Sunday, October 31, 2010

Faint Phantom Spells

There is a phantom that haunts more women than men.

It triggers feelings of intense sadness, anxiety and weariness. It changes moods, behaviors and to a point, even possesses an entire person.

It is the same phantom that drove Andrea Yates to drown all her five children in the bathtub at her home in Texas, USA in June 2001. About a decade later in Manila, Philippines, the same phantom impelled the mother of Baby George to dump her newborn in the restroom bin of a Gulf Air plane. Both Yates and Baby George’s mother are said to be suffering from postpartum depression and psychosis.

Wikipedia describes Postpartum Depression as:

“a form of clinical depression which can affect women, and less frequently men, after childbirth… occurs in women after they have carried a child, usually in the first few months, and may last up to several months or even a year.”

Postpartum Depression (and its other forms) is commonly attributed to changes in hormones during and after a woman’s pregnancy. However, just like any psychological condition, other causes of postpartum depression are socio-economical. Nurse-midwife researcher Cheryl Tatano Beck, cites a broad range of predictors to postpartum depression, which include smoking, low self esteem, childcare and life stress, low social support, poor marital relationship, single parenthood, low socioeconomic status and unplanned/unwanted pregnancy.

The phantom, however, may not always be as fierce as Yates' or Baby George's mom's. Postpartum depression remains a condition that typical Filipino women won't openly discuss for fear of being labeled baliw (mad woman). For better understanding, postpartum mood changes are classified into three subgroups and are characterized as follows:

1. ‘Baby blues’ – mood swings, feelings of being overwhelmed, tearfulness, impatience, restlessness, anxiety, sadness, low self-esteem, heightened sense of vulnerability (NWHIC)
2. Postpartum mood and anxiety disorders or Postpartum Depression – more intense feelings of sadness, despair, anxiety, and irritability (NWHIC)
3. Postpartum psychosis – extreme form of postpartum depression: losing touch with reality, distorted thinking, delusions, auditory hallucinations, paranoia, hyperactivity, and rapid speech or mania (Phil.
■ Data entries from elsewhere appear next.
### config.mk
export PLATFORM = sky130hd
export DESIGN_NAME = mc_seq_ctrl
export DESIGN_NICKNAME = d
export VERILOG_FILES = /design/src/rtl/mc_seq_ctrl.sv
export SDC_FILE = /design/constraint.sdc
export NUM_CORES = 1
export LEC_CHECK = 0
export ABC_AREA = 1
export ABC_CLOCK_PERIOD_IN_PS = 4800
export BUFFER_PORTS_ARGS = -buffer_cell sky130_fd_sc_hd__buf_2
export CORE_UTILIZATION = 30
export CTS_BUF_LIST = sky130_fd_sc_hd__clkbuf_4
export DETAILED_ROUTE_END_ITERATION = 6
export MAX_ROUTING_LAYER = met4
export RECOVER_POWER = 25
export SLEW_MARGIN = 40
export SYNTH_ARGS = -nofsm -noshare
export SYNTH_HDL_FRONTEND = slang
export SYNTH_SLANG_ARGS = --single-unit
### constraint.sdc
create_clock -name clk -period 4.8 [get_ports clk]
set_clock_uncertainty 0.05 [all_clocks]
set_input_delay 0.96 -clock clk [delete_from_list [all_inputs] [get_ports clk]]
set_output_delay 0.96 -clock clk [all_outputs]
set_load 0.02 [all_outputs]
### src/rtl/mc_seq_ctrl.sv
// Multi-cycle RV32I sequencer: walks each instruction through FETCH/DECODE/EXEC/MEM/WB,
// runs the imem/dmem handshakes with a stall timeout, and counts retired instructions.
module mc_seq_ctrl #(
  parameter int TIMEOUT = 16,
  parameter int CNT_W   = 32
) (
  input  logic             clk,
  input  logic             rstn,
  input  logic [6:0]       Op,
  input  logic             Zero,
  input  logic             imem_ready,
  input  logic             dmem_ready,
  output logic             imem_req,
  output logic             IRWrite,
  output logic             dmem_req,
  output logic             MemWrite,
  output logic             RegWrite,
  output logic             PCWrite,
  output logic [2:0]       NPCOp,
  output logic             trap,
  output logic [2:0]       state,
  output logic [CNT_W-1:0] instret
);

  // state | meaning
  // FETCH | request imem, load IR when ready
  // DECODE| classify opcode, trap if illegal
  // EXEC  | resolve branches, route to MEM or WB
  // MEM   | dmem handshake, stores retire here
  // WB    | register write and PC update
  // TRAP  | sticky halt until reset
  typedef enum logic [2:0] {
    S_FETCH  = 3'd0,
    S_DECODE = 3'd1,
    S_EXEC   = 3'd2,
    S_MEM    = 3'd3,
    S_WB     = 3'd4,
    S_TRAP   = 3'd5
  } state_e;

  localparam int WAIT_W = $clog2(TIMEOUT) + 1;
  localparam logic [WAIT_W-1:0] WAIT_MAX = WAIT_W'(TIMEOUT - 1);

  localparam logic [2:0] NPC_PLUS4  = 3'b000;
  localparam logic [2:0] NPC_BRANCH = 3'b001;
  localparam logic [2:0] NPC_JUMP   = 3'b010;
  localparam logic [2:0] NPC_JALR   = 3'b100;

  state_e            state_q, state_d;
  logic [WAIT_W-1:0] wait_q, wait_d;
  logic [CNT_W-1:0]  instret_q;

  logic is_r, is_i, is_ld, is_st, is_br, is_jal, is_jalr, is_lui, is_auipc, legal;

  always_comb begin
    is_r     = (Op == 7'b0110011);
    is_i     = (Op == 7'b0010011);
    is_ld    = (Op == 7'b0000011);
    is_st    = (Op == 7'b0100011);
    is_br    = (Op == 7'b1100011);
    is_jal   = (Op == 7'b1101111);
    is_jalr  = (Op == 7'b1100111);
    is_lui   = (Op == 7'b0110111);
    is_auipc = (Op == 7'b0010111);
    legal    = is_r | is_i | is_ld | is_st | is_br | is_jal | is_jalr | is_lui | is_auipc;
  end

  logic       imem_req_c, irwrite_c, dmem_req_c, memwrite_c, regwrite_c, pcwrite_c;
  logic [2:0] npc_c;
  logic       timed_out;

  assign timed_out = (wait_q == WAIT_MAX);

  always_comb begin
    state_d    = state_q;
    imem_req_c = 1'b0;
    irwrite_c  = 1'b0;
    dmem_req_c = 1'b0;
    memwrite_c = 1'b0;
    regwrite_c = 1'b0;
    pcwrite_c  = 1'b0;
    npc_c      = NPC_PLUS4;
    case (state_q)
      S_FETCH: begin
        imem_req_c = 1'b1;
        if (imem_ready) begin
          irwrite_c = 1'b1;
          state_d   = S_DECODE;
        end else if (timed_out) begin
          state_d = S_TRAP;
        end
      end
      S_DECODE: state_d = legal ? S_EXEC : S_TRAP;
      S_EXEC: begin
        if (is_br) begin
          pcwrite_c = 1'b1;
          npc_c     = Zero ? NPC_BRANCH : NPC_PLUS4;
          state_d   = S_FETCH;
        end else if (is_ld || is_st) begin
          state_d = S_MEM;
        end else begin
          state_d = S_WB;
        end
      end
      S_MEM: begin
        dmem_req_c = 1'b1;
        memwrite_c = is_st;
        if (dmem_ready) begin
          if (is_st) begin
            pcwrite_c = 1'b1;
            state_d   = S_FETCH;
          end else begin
            state_d = S_WB;
          end
        end else if (timed_out) begin
          state_d = S_TRAP;
        end
      end
      S_WB: begin
        regwrite_c = 1'b1;
        pcwrite_c  = 1'b1;
        npc_c      = is_jal ? NPC_JUMP : (is_jalr ? NPC_JALR : NPC_PLUS4);
        state_d    = S_FETCH;
      end
      S_TRAP:  state_d = S_TRAP;
      default: state_d = S_TRAP;
    endcase
  end

  // The wait counter only advances while a handshake is stalled; any transition clears it.
  always_comb begin
    if (state_d != state_q)
      wait_d = '0;
    else if ((state_q == S_FETCH && !imem_ready) || (state_q == S_MEM && !dmem_ready))
      wait_d = wait_q + WAIT_W'(1);
    else
      wait_d = wait_q;
  end

  always_ff @(posedge clk) begin
    if (!rstn) begin
      state_q   <= S_FETCH;
      wait_q    <= '0;
      instret_q <= '0;
    end else begin
      state_q <= state_d;
      wait_q  <= wait_d;
      if (pcwrite_c)
        instret_q <= instret_q + CNT_W'(1);
    end
  end

  // Strobes are masked combinationally so a reset abandons the access in the same cycle.
  assign imem_req = rstn & imem_req_c;
  assign IRWrite  = rstn & irwrite_c;
  assign dmem_req = rstn & dmem_req_c;
  assign MemWrite = rstn & memwrite_c;
  assign RegWrite = rstn & regwrite_c;
  assign PCWrite  = rstn & pcwrite_c;
  assign NPCOp    = rstn ? npc_c : NPC_PLUS4;
  assign trap     = (state_q == S_TRAP);
  assign state    = state_q;
  assign instret  = instret_q;

  a_ir_excl: assert property (@(posedge clk) !(IRWrite && (RegWrite || PCWrite)));
  a_rw_wb:   assert property (@(posedge clk) RegWrite |-> (PCWrite && state_q == S_WB));
  a_mw_qual: assert property (@(posedge clk) MemWrite |-> dmem_req);

endmodule
==> results of run 1 <==
[Yosys cell counts (all sizes together)]
master,count,share of area
buf,8,0.026
ha,3,0.014
and3,5,0.012
nand3,25,0.052
nor2,66,0.11
or2,1,0.0032
a21oi,29,0.054
nor4,2,0.0046
nand3b,6,0.017
nor3,17,0.047
mux2i,1,0.0037
nand4,13,0.030
dfxtp,40,0.30
inv,47,0.065
a31oi,3,0.0070
o21ai,6,0.015
clkbuf,2,0.0028
mux2,1,0.0042
nand2,130,0.19
xnor2,5,0.016
xor2,10,0.032
[worst max-delay path, cell delays in order]
cell,delay [ps]
buf_2,110
inv_1,60
nand2_1,60
nor2_2,140
nand2_1,90
nor2_1,250
nor2_4,80
nand2_8,230
inv_2,220
nor2_1,160
buf_2,180
[logic make-up (layout without fill, tap and decap cells)]
family / count (synthesis) / in the layout / share of synthesized area
AOI/OAI and AO/OA: 38 / 38 / 0.0760
and+or+nand+nor: 265 / 265 / 0.462
adders and majority gates: 3 / 3 / 0.0139
muxes: 2 / 2 / 0.00788
buffers and inverters: 57 / 111 / 0.0945
DFF: 40 / 40 / 0.297
xor gates and xnor gates: 15 / 15 / 0.0487
[through the flow]
stage                     utilization  total power, mW  hold WS (ps)  instances
after detailed placement        0.348            0.444           434        574
after CTS                       0.354            0.616           453        582
final                           0.352            0.607           450        582
after floorplan                     -            0.426           463        420
after global placement          0.348            0.442           425        574
after global routing            0.352            0.638           485        582
[where the power goes]
group | switching, mW | internal (mW) | total, mW
Combinational | 0.0653 | 0.0271 | 0.0924
Sequential | 0.00676 | 0.337 | 0.344
Clock | 0.118 | 0.0540 | 0.171
[state kept, by name, summed over array words and instances (netlist names)]
| register | flops |
|---|---|
| state | 3 |
| wait_q | 5 |
| instret | 32 |
[worst max path at each step]
stage / from / endpoint / depth (start not counted)
6_report: Op[3] / PCWrite / 11
5_1_grt: Op[3] / PCWrite / 11
4_1_cts: Op[4] / PCWrite / 11
3_5_place_dp: Op[4] / PCWrite / 11
3_3_place_gp: Op[3] / PCWrite / 10
2_1_floorplan: Op[1] / PCWrite / 8
[layer usage]
layer / wire length (µm) / vias up
met5: 0 / -
met4: 82 / 0
met3: 305 / 13
met2: 3220 / 78
met1: 3190 / 1245
li1: - / 1462
[area by class of cell]
cell class / instances / share of cell area
Clock inverter: 3 / 0.00449
Tap cell: 108 / 0.0441
Inverter: 47 / 0.0576
Multi-Input combinational cell: 323 / 0.536
Timing Repair Buffer: 56 / 0.0841
Clock buffer: 5 / 0.0122
Sequential cell: 40 / 0.261
==> summary.md, run 1 <==
| Metric | Value |
|---|---|
| Outcome | finished, final reports clean |
| Maximum clock frequency | 281 MHz |
| Area occupied by multi-input gates | 1640 µm² |
| Routed len/inst | 11.7 µm |
| RSZ-0062 raised after global routing | no |
| Register area share after synthesis | 0.297 |
| Maximum capacitance violations | 0 |
| Number of nets in the finished design | 488 |
| Count of fill cells added during filler insertion | 991 |
| M2 GR Usage | 0.264 |
| Global-route wire length before repair | 11800 µm |
| Worst hold stages | 2 |
| DRC marker count from the first detailed-route iteration | 108 |
| Detailed-router iteration count before antenna repair | 4 |
| Lkg Pwr | 1.30 nW |
| Antenna Diode Count | 0 |
| Worst Reg2Reg Path Length in Cells | 15 |
| Origin of the critical flop-to-flop path | wait_q[0] |
| Post-Synthesis Cells | 420 |
| Met1 Use GR | 0.187 |
| Combined area of all synthesized cells | 2700 µm² |
| Top-level port count | 57 |
| Total die area | 9380 µm² |
| Worst-skew pair later-pin latency | 350 ps |
| Post-layout minimum cycle time | 3560 ps |
| Total of cells resized after clock tree synthesis | 0 |
| WP data required | 3790 ps |
| Post-CTS setup-driven buffer insertion count | 0 |
| Register cell area after layout | 801 µm² |
| Total negative slack for setup checks | 0 ps |
| Clock tree from TritonCTS | done |
| Data arrival time of the critical path | 2550 ps |
| Vertical die dimension | 96.9 µm |
| Initial cell density of the core | 0.310 |
| Global-route met3 utilization | 0.0296 |
| Area Growth Syn to Fin | 13.5% |
| Number of buffers inserted during clock tree synthesis | 5 |
| Hold crit path type | register to register |
| Worst Setup Slack post-DPL | 1240 ps |
| Level count of the clock H-tree | 2 |
| Residual antenna-violating net count after detailed routing | 0 |
| Critical path class | input pin to output port |
| Routing layer with the top usage in global route | met2 |
| Total placed instance area | 3040 µm² |
| Layout cell share with drive strength beyond 1 | 0.158 |
| Most used cells in the layout excluding fill and tap cells | nand2_1 (127), nor2_1 (58), dfxtp_1 (40) |
| Antenna violations before repair | 0 |
| Count of final setup violators | 0 |
| Worst flop-to-flop path endpoint | wait_q[2] |
| Hold Fails Final Rpt | 0 |
| Number of max-slew violations in the final report | 0 |
| Critical Path End Type | output port |
| Final period utilization | 0.742 |
| Count of cell types in the netlist | 34 |
| Maximum ir drop on the vdd rail | 97.0 µV |
| Areal power density over the cells | 198 nW/µm² |
| Max-Slew Margin vs Limit | 0.659 |
| Element type at the critical path start | input pin |
| Worst-case hold path end point | instret[31] |
| Global router's overall resource usage | 0.155 |
| Leftover overflow at the end of global routing | 0 |
| Area of all placed cells without fillers | 3070 µm² |
| Final Worst Setup Slack | 1240 ps |
| Synthesized net count | 435 |
| Transition at the pin with the smallest max-transition slack | 510 ps |
| Yosys warning count | 0 |
| Worst min-delay path startpoint | instret[31] |
| Aggregate routed wire length | 6790 µm |
| Max Buffers Root-to-Sink | 2 |
| Vias per Instance | 4.81 |
| Root buffer cell | clkbuf_4 |
| CTS clk-pin slew, worst paths | 120 ps |
| Placed wire-length estimate after detailed placement | 5220 µm |
| Worst R2R Setup Slack | 2870 ps |
| Critical-path maximum fanout | 44 |
| Mapped Avg Cell Area | 6.43 µm² |
| IO Port Bufs | 56 |
| Via count of the first global-routing pass | 2611 |
| Sink Count | 40 |
| Most frequent standard cell in the layout excluding fill and tap cells | nand2_1 |
| Total via count in the routed design | 2798 |
| Core area | 8720 µm² |
| Routability-driven placement congestion ratio | 0.858 |
| Flops & latches, synth | 40 |
| Post-CTS Hold Fix Bufs | 0 |
| Die outline width | 96.9 µm |
| Row Count | 34 |
| Pin count of the biggest net entering global routing | 45 |
| DR DRC count | 0 |
Power figures use the tool's default switching activity.
==> inputs of run 2 (changes only) <==
--- a/config.mk
+++ b/config.mk
@@ -6,7 +6,7 @@
 export NUM_CORES = 1
 export LEC_CHECK = 0
 export ABC_AREA = 1
-export ABC_CLOCK_PERIOD_IN_PS = 4800
+export ABC_CLOCK_PERIOD_IN_PS = 3300
 export BUFFER_PORTS_ARGS = -buffer_cell sky130_fd_sc_hd__buf_2
 export CORE_UTILIZATION = 30
 export CTS_BUF_LIST = sky130_fd_sc_hd__clkbuf_4
==> constraint.sdc (replaced) <==
create_clock -name clk -period 3.3 [get_ports clk]
set_clock_uncertainty 0.05 [all_clocks]
set_input_delay 0.66 -clock clk [delete_from_list [all_inputs] [get_ports clk]]
set_output_delay 0.66 -clock clk [all_outputs]
set_load 0.02 [all_outputs]
==> run 2 against run 1 <==
  * Sequential share of layout area down 0.31 points
  * Clock power increased by 98%
  * Combinational power up 47%
  * Critical path type is now register to output port
  * Total power up 60%
==> summary.md, run 2 (synthesized netlist as in run 1, its figures left out) <==
| Metric | Value |
|---|---|
| Outcome | finished, final reports clean |
| Post-CTS Hold Fix Bufs | 0 (unchanged) |
| Maximum ir drop on the vdd rail | 188 µV (+94%) |
| Areal power density over the cells | 314 nW/µm² (+58%) |
| Met1 Use GR | 0.181 (-0.00588) |
| Total via count in the routed design | 2774 (-0.86%) |
| Global-route met3 utilization | 0.0311 (+0.00145) |
| Final Worst Setup Slack | 636 ps (-601 ps) |
| Post-layout minimum cycle time | 2660 ps |
| Most used cells in the layout excluding fill and tap cells | nand2_1 (127), nor2_1 (58), dfxtp_1 (40) |
| Maximum capacitance violations | 0 (unchanged) |
| Residual antenna-violating net count after detailed routing | 0 (unchanged) |
| Root buffer cell | clkbuf_4 |
| Initial cell density of the core | 0.310 (unchanged) |
| M2 GR Usage | 0.262 (-0.00163) |
| Top-level port count | 57 (unchanged) |
| RSZ-0062 raised after global routing | no |
| Row Count | 34 (unchanged) |
| Hold Fails Final Rpt | 0 (unchanged) |
| Critical Path End Type | output port |
| Via count of the first global-routing pass | 2499 (-4.3%) |
| DRC marker count from the first detailed-route iteration | 156 (+44%) |
| DR DRC count | 0 (unchanged) |
| Vias per Instance | 4.76 (-1.0%) |
| Count of final setup violators | 0 (unchanged) |
| Core area | 8720 µm² (unchanged) |
| Worst Setup Slack post-DPL | 633 ps (-604 ps) |
| Pin count of the biggest net entering global routing | 44 (-2.2%) |
| Critical-path maximum fanout | 20 (-55%) |
| Maximum clock frequency | 375 MHz |
| Max-Slew Margin vs Limit | 0.653 (-0.00625) |
| Sink Count | 40 (unchanged) |
| Leftover overflow at the end of global routing | 0 (unchanged) |
| Area Growth Syn to Fin | 14.9% |
| Routed len/inst | 11.6 µm (-0.45%) |
| Clock tree from TritonCTS | done |
| Number of nets in the finished design | 489 (+0.20%) |
| CTS clk-pin slew, worst paths | 130 ps (about the same) |
| Layout cell share with drive strength beyond 1 | 0.162 (+0.00388) |
| Antenna violations before repair | 0 (unchanged) |
| Number of max-slew violations in the final report | 0 (unchanged) |
| Vertical die dimension | 96.9 µm (unchanged) |
| Routability-driven placement congestion ratio | 0.951 (+11%) |
| Most frequent standard cell in the layout excluding fill and tap cells | nand2_1 |
| Level count of the clock H-tree | 2 (unchanged) |
| Global router's overall resource usage | 0.151 (-0.00365) |
| Total of cells resized after clock tree synthesis | 0 (unchanged) |
| Final period utilization | 0.807 |
| Detailed-router iteration count before antenna repair | 4 (unchanged) |
| Element type at the critical path start | register |
| Flip-flop count of the largest register after layout | 32 (unchanged) |
| Antenna Diode Count | 0 (unchanged) |
| Lkg Pwr | 1.32 nW (+1.3%) |
| Number of buffers inserted during clock tree synthesis | 5 (unchanged) |
| Transition at the pin with the smallest max-transition slack | 520 ps (+9.36 ps) |
| Count of fill cells added during filler insertion | 960 (-3.1%) |
| Die outline width | 96.9 µm (unchanged) |
| Global-route wire length before repair | 11500 µm (-2.9%) |
| Hold crit path type | register to register |
| Total die area | 9380 µm² (unchanged) |
| IO Port Bufs | 56 (unchanged) |
| Worst-skew pair later-pin latency | 360 ps (about the same) |
| WP data required | 2590 ps (-1200 ps) |
| Routing layer with the top usage in global route | met2 |
| Critical path class | register to output port |
| Post-CTS setup-driven buffer insertion count | 0 (unchanged) |
| Placed wire-length estimate after detailed placement | 5220 µm (about the same) |
| Max Buffers Root-to-Sink | 2 (unchanged) |
| Data arrival time of the critical path | 1950 ps (-600 ps) |
| Total negative slack for setup checks | 0 ps (unchanged) |
| Aggregate routed wire length | 6770 µm (-0.28%) |
==> run 2: final timing paths <==
kind	from	end	slack (ps)	cells past startpoint
max	state[1]	PCWrite	640	6
max reg2reg	state[1]	instret[20]	1310	7
min reg2reg	instret[31]	instret[31]	450	2
min	instret[31]	instret[31]	450	2
==> run 2: layout make-up <==
type | instances | area (µm²) | share of cell area
repair buffers | 57 | 265 | 0.0855
inverters | 47 | 176 | 0.0569
clock inverters | 2 | 35.0 | 0.0113
clock buffers | 6 | 45.0 | 0.0145
well taps | 108 | 135 | 0.0436
multi-input cells | 323 | 1640 | 0.530
flip-flops and latches | 40 | 801 | 0.258
==> run 2: routing by layer <==
| layer | vias up | routed length [µm] |
|---|---|---|
| li1 | 1460 | - |
| met1 | 1243 | 3160 |
| met2 | 66 | 3230 |
| met3 | 5 | 354 |
| met4 | 0 | 32 |
| met5 | - | 0 |
==> run 2: metrics by stage <==
stage | total power, mW | area (µm²) | utilization | hold WS [ps] | cells
floorplan | 0.620 | 2700 | - | 463 | 420
global placement | 0.646 | 3040 | 0.349 | 426 | 575
detailed placement | 0.647 | 3040 | 0.349 | 431 | 575
CTS | 0.989 | 3120 | 0.358 | 451 | 583
global route | 1.02 | 3100 | 0.356 | 480 | 583
finish | 0.973 | 3100 | 0.356 | 451 | 583
==> run 2: power by group <==
| part | internal, mW | leakage [nW] | switching (mW) |
|---|---|---|---|
| clock | 0.167 | 0.0456 | 0.170 |
| combinational | 0.0409 | 0.947 | 0.0951 |
| sequential | 0.490 | 0.323 | 0.00918 |
| total | 0.698 | 1.32 | 0.275 |
==> run 2: critical path, cell delays in order, from the launching register on <==
cell	delay (ps)
dfxtp_1	490
nand3_1	250
or2_4	340
nand2_8	60
inv_2	140
nor2_1	150
buf_2	180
Senate)

Given the range of postpartum mood conditions, it's easy to point out that victims do not always end up helpless and powerless against the invisible force. For instance, Brooke Shields and Christine Bersola-Babao openly wrote about their experience in overcoming depression, respectively, in Down Came the Rain and Baby, it's the blues! while model-turned-mom Tweetie de Leon-Gonzales more actively beat her blues with her newfound interest on squash.

These women tell tales of triumph over postpartum depression though many do not share the same stories. A lot of women are not even aware of being possessed by the phantom since it is often hard to tell postpartum blues from an ordinary case of blues.

To make matters worse, treatments do not always come in handy. Being partly driven by socio-economical factors, hormonal treatments are both insufficient and inaccessible to most women. What seems to be really effective is a support group that is conscious of postpartum depression.

Sadly, the Philippines has yet to take a long and mean battle to improve the postnatal conditions of Filipina mothers. Postpartum depression is a condition that may be addressed by the RH Bill through the proposed Reproductive Health Care Program, which is, however, lost in mainstream debates. Again, the RH Bill is not just about contraceptives and what is mistaken to be pro-abortion and "Sex Education." The Bill contains other important provisions that definitely deserve due consideration.

Unless we shed light on these issues, I'm afraid to say that the phantom continues to loom in the dark, just right on our doorsteps.



End Note: I loosely used postpartum depression (PPD) to refer to the postnatal mood changes/conditions for easy reading. Please be guarded by the sub-groups and their classifications.